→ ASSIGNMENT: In the records below, find the line containing "## per-layer routing" and the line containing "o21ai_0: 365"; please repeat exactly the lines from one to the other, both included, and nothing more.

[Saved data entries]
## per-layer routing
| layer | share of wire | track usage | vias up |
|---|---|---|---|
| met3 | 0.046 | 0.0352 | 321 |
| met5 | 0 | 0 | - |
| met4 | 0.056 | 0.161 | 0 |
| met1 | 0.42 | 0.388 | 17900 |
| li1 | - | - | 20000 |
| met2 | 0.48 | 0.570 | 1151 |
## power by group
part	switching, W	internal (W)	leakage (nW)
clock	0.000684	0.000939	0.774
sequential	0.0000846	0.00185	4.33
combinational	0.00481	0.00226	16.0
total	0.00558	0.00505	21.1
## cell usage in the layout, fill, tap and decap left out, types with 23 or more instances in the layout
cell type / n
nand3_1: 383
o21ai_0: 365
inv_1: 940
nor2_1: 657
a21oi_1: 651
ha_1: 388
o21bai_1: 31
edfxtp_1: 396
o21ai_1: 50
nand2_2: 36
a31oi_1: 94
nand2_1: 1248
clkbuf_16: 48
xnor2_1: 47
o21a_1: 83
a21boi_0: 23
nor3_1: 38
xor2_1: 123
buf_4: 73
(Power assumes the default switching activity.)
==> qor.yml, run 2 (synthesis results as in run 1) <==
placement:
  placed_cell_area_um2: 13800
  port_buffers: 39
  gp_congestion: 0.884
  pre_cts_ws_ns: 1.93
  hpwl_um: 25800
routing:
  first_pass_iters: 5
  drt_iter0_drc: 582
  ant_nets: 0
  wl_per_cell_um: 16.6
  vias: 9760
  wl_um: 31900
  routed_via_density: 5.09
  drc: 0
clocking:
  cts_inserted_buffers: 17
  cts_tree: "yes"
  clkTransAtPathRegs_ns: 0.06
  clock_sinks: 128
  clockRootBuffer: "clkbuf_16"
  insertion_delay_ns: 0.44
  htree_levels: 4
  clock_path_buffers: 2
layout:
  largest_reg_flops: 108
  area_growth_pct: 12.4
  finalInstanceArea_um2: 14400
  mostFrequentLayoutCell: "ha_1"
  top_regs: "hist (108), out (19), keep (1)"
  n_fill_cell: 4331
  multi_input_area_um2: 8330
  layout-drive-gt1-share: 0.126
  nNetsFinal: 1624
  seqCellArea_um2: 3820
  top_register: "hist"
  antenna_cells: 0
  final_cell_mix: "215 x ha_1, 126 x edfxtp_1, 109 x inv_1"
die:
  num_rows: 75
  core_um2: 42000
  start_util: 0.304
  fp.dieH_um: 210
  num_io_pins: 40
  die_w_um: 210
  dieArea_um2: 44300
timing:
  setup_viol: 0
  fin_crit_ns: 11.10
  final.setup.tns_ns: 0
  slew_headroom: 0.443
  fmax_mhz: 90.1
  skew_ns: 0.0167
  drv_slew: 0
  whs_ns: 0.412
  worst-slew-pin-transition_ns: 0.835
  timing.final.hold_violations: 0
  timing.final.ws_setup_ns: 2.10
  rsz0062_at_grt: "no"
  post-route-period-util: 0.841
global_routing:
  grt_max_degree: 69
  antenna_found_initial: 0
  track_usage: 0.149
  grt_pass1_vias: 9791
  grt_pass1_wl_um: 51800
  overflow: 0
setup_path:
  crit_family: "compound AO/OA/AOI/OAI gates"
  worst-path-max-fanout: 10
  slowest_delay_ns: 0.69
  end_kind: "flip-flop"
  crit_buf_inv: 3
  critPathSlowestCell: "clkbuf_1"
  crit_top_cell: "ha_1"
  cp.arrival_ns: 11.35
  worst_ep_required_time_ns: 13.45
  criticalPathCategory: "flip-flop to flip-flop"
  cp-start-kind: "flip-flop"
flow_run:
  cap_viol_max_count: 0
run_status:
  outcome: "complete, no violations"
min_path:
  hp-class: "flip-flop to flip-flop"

--

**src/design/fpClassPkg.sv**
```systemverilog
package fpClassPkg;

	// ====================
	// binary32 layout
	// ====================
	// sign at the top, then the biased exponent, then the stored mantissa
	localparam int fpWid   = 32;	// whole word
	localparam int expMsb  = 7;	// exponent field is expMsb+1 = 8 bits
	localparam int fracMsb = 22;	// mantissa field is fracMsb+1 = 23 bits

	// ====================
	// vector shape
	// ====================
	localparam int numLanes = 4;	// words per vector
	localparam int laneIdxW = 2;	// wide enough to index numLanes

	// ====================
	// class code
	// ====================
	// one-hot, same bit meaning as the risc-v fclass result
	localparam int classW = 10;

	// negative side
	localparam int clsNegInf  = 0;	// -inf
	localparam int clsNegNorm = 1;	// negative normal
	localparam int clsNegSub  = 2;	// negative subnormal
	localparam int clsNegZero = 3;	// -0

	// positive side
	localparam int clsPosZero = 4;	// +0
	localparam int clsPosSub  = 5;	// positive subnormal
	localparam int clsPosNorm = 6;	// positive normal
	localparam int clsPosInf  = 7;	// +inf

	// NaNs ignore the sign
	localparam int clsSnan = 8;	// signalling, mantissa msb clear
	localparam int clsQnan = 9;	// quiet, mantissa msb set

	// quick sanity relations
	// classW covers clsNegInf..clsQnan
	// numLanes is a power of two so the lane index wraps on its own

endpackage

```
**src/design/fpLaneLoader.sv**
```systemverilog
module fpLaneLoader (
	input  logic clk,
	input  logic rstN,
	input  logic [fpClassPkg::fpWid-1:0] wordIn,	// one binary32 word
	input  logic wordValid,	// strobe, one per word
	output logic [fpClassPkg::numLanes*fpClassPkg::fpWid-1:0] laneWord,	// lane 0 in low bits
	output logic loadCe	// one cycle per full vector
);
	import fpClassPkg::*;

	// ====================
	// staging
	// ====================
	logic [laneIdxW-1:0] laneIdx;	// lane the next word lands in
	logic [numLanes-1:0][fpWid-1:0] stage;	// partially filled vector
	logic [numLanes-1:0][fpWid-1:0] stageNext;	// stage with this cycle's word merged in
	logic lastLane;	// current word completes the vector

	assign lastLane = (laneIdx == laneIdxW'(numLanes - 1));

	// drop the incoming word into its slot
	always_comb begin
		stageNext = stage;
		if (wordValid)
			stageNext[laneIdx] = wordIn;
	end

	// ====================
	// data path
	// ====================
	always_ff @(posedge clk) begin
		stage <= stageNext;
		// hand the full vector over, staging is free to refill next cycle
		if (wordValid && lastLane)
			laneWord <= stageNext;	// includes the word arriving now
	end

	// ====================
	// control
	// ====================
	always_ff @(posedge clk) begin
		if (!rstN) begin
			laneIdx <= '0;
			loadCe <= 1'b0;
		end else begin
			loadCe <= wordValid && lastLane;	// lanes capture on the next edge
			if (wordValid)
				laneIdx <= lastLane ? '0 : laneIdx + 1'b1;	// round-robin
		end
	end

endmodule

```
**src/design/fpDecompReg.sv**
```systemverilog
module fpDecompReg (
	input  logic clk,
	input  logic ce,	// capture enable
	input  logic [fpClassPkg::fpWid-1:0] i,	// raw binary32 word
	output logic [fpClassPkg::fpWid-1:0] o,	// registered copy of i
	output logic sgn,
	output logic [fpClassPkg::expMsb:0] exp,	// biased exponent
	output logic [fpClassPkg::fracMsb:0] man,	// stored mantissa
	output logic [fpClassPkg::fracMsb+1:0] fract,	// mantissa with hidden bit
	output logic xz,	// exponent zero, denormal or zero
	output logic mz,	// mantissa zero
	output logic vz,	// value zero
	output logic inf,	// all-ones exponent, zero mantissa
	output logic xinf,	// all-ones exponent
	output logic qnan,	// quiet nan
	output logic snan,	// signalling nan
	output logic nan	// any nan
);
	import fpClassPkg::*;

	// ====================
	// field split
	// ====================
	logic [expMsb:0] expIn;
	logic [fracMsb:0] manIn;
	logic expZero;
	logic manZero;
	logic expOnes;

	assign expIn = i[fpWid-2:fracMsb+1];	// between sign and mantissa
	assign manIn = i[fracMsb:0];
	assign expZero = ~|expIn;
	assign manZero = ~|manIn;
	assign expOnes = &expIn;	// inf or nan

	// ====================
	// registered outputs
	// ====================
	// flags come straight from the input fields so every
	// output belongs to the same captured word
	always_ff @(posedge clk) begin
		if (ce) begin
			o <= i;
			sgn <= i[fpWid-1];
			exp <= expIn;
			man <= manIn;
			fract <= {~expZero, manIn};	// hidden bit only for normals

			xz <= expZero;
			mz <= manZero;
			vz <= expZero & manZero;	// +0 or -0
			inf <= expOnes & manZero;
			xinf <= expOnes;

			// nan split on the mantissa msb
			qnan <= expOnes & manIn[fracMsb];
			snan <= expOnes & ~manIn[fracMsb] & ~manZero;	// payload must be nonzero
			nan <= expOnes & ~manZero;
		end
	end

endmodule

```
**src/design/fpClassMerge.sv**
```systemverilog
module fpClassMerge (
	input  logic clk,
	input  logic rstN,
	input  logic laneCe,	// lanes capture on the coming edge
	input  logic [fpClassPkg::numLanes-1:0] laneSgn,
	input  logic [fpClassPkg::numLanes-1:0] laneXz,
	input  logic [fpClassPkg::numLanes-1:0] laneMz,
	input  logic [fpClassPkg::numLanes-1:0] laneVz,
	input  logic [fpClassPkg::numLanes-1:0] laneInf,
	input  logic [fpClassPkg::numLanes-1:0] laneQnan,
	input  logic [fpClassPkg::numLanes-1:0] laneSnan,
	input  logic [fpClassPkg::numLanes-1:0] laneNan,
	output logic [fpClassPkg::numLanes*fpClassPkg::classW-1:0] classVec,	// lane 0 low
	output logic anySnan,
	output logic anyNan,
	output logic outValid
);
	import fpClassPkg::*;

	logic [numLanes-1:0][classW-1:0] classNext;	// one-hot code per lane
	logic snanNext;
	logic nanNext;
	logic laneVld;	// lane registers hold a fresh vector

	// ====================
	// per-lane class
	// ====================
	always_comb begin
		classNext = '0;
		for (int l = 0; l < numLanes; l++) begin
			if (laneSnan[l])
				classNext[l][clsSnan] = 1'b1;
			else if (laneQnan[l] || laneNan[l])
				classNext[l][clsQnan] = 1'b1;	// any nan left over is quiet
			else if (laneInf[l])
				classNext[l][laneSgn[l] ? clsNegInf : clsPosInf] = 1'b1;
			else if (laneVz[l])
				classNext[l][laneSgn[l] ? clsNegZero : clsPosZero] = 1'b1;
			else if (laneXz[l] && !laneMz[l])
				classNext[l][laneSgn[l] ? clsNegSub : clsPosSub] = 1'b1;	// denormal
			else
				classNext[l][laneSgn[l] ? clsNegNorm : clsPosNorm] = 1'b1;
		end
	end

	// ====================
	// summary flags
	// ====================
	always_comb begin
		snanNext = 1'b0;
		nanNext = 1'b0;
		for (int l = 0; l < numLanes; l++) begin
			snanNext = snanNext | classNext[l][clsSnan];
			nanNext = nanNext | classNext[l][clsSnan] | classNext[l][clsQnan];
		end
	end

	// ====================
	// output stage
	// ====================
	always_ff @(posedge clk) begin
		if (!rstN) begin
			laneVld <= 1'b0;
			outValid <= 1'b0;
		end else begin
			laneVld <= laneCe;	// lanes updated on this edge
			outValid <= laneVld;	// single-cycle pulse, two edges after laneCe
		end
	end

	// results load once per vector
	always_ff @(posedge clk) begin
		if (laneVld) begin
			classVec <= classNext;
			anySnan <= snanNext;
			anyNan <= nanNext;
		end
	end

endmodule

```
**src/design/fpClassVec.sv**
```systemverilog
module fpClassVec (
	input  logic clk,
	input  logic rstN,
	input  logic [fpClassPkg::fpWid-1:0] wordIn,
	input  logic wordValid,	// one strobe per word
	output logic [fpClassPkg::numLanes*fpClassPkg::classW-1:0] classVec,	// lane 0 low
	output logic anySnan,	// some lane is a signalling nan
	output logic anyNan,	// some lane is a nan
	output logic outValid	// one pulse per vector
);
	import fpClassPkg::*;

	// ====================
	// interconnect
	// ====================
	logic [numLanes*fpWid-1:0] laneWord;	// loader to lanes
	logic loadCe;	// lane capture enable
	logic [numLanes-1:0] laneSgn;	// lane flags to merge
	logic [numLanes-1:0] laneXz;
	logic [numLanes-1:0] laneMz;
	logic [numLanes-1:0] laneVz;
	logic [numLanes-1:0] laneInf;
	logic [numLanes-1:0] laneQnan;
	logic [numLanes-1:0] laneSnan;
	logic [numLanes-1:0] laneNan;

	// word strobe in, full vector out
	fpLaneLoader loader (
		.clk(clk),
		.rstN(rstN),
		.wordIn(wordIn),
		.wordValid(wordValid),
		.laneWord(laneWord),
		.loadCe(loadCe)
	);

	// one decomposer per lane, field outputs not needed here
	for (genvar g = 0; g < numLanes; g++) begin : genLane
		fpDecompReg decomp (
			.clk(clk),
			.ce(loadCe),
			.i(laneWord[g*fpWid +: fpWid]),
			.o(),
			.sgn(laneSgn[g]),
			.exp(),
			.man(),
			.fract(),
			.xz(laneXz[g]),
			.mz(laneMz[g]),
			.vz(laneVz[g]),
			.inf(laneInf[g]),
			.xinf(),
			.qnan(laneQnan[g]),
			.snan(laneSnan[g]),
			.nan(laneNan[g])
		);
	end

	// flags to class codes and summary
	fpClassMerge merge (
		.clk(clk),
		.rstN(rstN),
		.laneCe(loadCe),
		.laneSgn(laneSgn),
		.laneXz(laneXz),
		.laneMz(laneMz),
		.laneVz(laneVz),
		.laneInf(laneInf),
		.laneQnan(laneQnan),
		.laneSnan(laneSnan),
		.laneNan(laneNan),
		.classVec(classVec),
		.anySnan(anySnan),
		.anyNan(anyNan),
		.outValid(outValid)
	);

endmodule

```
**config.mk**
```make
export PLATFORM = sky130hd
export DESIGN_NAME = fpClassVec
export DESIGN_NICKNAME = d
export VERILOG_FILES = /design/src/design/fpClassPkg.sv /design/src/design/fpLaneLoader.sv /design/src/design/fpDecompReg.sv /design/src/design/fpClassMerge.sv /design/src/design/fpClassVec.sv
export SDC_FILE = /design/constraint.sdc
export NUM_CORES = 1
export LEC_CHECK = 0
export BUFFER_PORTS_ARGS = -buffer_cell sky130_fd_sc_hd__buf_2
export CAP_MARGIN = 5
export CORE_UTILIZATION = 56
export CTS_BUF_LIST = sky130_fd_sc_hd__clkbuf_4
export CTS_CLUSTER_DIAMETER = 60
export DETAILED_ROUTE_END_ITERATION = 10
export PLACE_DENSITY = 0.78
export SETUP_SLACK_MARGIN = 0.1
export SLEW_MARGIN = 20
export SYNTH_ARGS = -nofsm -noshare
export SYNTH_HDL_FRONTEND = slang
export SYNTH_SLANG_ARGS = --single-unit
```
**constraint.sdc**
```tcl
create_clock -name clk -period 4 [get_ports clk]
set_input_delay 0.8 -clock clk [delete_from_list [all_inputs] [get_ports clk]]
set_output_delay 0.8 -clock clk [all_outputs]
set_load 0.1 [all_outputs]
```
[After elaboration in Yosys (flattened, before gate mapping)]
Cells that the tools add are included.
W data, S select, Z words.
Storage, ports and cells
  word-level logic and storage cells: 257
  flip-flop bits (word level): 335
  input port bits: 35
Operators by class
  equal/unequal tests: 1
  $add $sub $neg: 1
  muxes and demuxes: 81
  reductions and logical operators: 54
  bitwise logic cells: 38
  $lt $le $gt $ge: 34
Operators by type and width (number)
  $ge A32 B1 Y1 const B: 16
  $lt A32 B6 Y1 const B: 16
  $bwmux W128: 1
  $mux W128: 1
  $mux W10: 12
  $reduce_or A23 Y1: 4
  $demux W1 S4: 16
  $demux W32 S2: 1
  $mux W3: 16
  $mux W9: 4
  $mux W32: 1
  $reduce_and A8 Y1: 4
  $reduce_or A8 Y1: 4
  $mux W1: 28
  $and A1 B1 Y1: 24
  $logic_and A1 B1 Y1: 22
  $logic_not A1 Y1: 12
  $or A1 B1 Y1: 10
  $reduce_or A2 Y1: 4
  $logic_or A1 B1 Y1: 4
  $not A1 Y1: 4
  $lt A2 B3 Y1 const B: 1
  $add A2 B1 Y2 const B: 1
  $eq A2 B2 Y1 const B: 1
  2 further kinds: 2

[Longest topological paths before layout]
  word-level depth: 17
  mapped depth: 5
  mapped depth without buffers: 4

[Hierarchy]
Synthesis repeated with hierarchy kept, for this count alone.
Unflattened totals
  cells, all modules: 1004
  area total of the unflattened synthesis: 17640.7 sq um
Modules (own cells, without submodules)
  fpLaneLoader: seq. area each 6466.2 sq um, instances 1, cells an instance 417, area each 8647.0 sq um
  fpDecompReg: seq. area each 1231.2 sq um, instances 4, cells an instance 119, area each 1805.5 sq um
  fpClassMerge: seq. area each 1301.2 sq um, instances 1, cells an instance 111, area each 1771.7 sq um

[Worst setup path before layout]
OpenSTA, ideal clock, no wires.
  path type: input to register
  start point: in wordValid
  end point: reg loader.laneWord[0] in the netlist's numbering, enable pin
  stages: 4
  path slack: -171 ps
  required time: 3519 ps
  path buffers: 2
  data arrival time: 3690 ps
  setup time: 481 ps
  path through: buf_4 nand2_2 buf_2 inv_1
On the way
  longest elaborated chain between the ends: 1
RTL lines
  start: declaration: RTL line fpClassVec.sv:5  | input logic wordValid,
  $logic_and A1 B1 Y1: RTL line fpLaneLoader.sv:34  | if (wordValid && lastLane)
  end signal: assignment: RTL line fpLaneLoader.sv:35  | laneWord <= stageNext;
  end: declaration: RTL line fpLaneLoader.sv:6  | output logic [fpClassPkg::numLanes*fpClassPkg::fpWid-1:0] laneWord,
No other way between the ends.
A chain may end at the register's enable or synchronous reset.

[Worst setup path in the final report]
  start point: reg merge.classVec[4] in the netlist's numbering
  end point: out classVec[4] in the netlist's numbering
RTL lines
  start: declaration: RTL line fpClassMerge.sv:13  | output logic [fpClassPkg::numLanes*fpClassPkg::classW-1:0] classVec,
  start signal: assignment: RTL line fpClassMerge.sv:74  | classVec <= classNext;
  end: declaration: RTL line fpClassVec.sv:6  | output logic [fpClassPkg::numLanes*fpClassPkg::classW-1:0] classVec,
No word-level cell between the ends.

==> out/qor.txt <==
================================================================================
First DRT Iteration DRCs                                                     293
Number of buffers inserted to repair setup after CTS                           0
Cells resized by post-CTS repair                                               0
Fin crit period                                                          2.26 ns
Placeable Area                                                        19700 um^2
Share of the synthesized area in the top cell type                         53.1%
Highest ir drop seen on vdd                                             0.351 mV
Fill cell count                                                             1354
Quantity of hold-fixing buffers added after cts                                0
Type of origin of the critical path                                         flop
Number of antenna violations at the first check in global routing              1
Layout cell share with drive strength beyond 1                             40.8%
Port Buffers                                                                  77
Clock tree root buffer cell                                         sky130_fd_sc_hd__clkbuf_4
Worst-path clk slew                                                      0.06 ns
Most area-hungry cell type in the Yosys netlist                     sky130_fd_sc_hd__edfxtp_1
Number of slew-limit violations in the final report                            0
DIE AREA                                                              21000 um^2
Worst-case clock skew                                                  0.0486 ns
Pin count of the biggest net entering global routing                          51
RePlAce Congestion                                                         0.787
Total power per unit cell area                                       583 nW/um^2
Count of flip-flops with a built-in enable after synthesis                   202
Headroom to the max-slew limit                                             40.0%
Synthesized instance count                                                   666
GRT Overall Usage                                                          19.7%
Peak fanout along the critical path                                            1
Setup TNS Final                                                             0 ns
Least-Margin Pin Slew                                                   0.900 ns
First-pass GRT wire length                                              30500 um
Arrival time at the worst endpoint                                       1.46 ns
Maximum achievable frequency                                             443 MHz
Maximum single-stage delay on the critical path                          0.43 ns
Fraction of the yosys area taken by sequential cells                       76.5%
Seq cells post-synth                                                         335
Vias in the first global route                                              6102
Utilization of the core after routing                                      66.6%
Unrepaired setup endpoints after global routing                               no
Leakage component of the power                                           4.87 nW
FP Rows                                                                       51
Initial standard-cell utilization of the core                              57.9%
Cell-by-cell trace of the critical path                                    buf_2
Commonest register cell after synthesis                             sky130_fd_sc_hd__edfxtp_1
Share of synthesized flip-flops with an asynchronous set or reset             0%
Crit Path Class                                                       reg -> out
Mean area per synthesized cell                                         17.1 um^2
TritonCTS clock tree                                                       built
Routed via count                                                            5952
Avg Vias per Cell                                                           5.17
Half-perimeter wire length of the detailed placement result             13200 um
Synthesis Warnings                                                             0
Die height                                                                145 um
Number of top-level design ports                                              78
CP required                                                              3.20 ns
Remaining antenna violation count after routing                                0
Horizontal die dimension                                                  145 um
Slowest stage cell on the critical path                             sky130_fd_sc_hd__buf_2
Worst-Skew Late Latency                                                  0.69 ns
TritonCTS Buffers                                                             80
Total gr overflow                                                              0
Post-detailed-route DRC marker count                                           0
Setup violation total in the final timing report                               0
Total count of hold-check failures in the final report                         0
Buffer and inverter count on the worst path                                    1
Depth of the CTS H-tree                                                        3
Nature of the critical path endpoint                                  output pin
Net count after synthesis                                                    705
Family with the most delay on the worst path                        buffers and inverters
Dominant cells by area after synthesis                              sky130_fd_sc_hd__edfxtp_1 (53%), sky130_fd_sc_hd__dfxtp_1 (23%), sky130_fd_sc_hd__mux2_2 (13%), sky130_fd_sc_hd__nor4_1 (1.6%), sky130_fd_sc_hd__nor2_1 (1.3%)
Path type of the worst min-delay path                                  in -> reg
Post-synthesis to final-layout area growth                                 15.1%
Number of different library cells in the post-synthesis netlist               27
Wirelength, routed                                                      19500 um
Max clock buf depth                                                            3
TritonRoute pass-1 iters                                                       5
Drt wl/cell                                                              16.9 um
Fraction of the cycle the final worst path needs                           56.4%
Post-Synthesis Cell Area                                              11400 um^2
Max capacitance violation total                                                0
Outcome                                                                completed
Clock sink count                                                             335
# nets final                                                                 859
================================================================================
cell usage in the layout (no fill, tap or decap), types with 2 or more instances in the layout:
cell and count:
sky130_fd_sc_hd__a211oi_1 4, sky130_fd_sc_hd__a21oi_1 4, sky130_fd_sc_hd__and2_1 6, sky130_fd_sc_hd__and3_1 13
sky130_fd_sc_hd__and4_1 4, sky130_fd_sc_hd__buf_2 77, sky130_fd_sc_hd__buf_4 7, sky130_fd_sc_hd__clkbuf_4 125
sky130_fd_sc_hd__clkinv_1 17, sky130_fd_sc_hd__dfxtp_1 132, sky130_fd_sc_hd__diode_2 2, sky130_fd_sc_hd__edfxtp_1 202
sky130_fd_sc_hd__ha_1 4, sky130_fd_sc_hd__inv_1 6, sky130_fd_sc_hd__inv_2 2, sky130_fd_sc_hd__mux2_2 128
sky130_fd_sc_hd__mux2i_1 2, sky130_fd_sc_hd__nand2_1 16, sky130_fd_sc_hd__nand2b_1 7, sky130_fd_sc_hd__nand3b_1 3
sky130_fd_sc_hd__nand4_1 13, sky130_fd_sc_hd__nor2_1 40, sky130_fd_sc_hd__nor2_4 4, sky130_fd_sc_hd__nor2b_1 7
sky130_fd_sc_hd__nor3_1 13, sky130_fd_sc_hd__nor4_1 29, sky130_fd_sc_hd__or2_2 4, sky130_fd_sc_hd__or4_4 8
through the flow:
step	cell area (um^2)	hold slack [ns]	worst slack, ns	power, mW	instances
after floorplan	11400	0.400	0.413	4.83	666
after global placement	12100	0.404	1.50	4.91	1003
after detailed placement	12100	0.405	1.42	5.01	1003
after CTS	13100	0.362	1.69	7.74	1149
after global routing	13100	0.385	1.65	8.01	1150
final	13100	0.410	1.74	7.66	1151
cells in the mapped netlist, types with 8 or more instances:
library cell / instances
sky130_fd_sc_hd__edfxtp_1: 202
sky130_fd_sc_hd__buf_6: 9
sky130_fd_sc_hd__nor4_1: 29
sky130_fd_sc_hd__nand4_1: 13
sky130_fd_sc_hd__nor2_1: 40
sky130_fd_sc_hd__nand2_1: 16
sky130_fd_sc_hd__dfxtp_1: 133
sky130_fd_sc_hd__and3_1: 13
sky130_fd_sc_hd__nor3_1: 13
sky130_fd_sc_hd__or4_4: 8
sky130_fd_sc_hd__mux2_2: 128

→ WRITTEN RESPONSE:
## per-layer routing
| layer | share of wire | track usage | vias up |
|---|---|---|---|
| met3 | 0.046 | 0.0352 | 321 |
| met5 | 0 | 0 | - |
| met4 | 0.056 | 0.161 | 0 |
| met1 | 0.42 | 0.388 | 17900 |
| li1 | - | - | 20000 |
| met2 | 0.48 | 0.570 | 1151 |
## power by group
part	switching, W	internal (W)	leakage (nW)
clock	0.000684	0.000939	0.774
sequential	0.0000846	0.00185	4.33
combinational	0.00481	0.00226	16.0
total	0.00558	0.00505	21.1
## cell usage in the layout, fill, tap and decap left out, types with 23 or more instances in the layout
cell type / n
nand3_1: 383
o21ai_0: 365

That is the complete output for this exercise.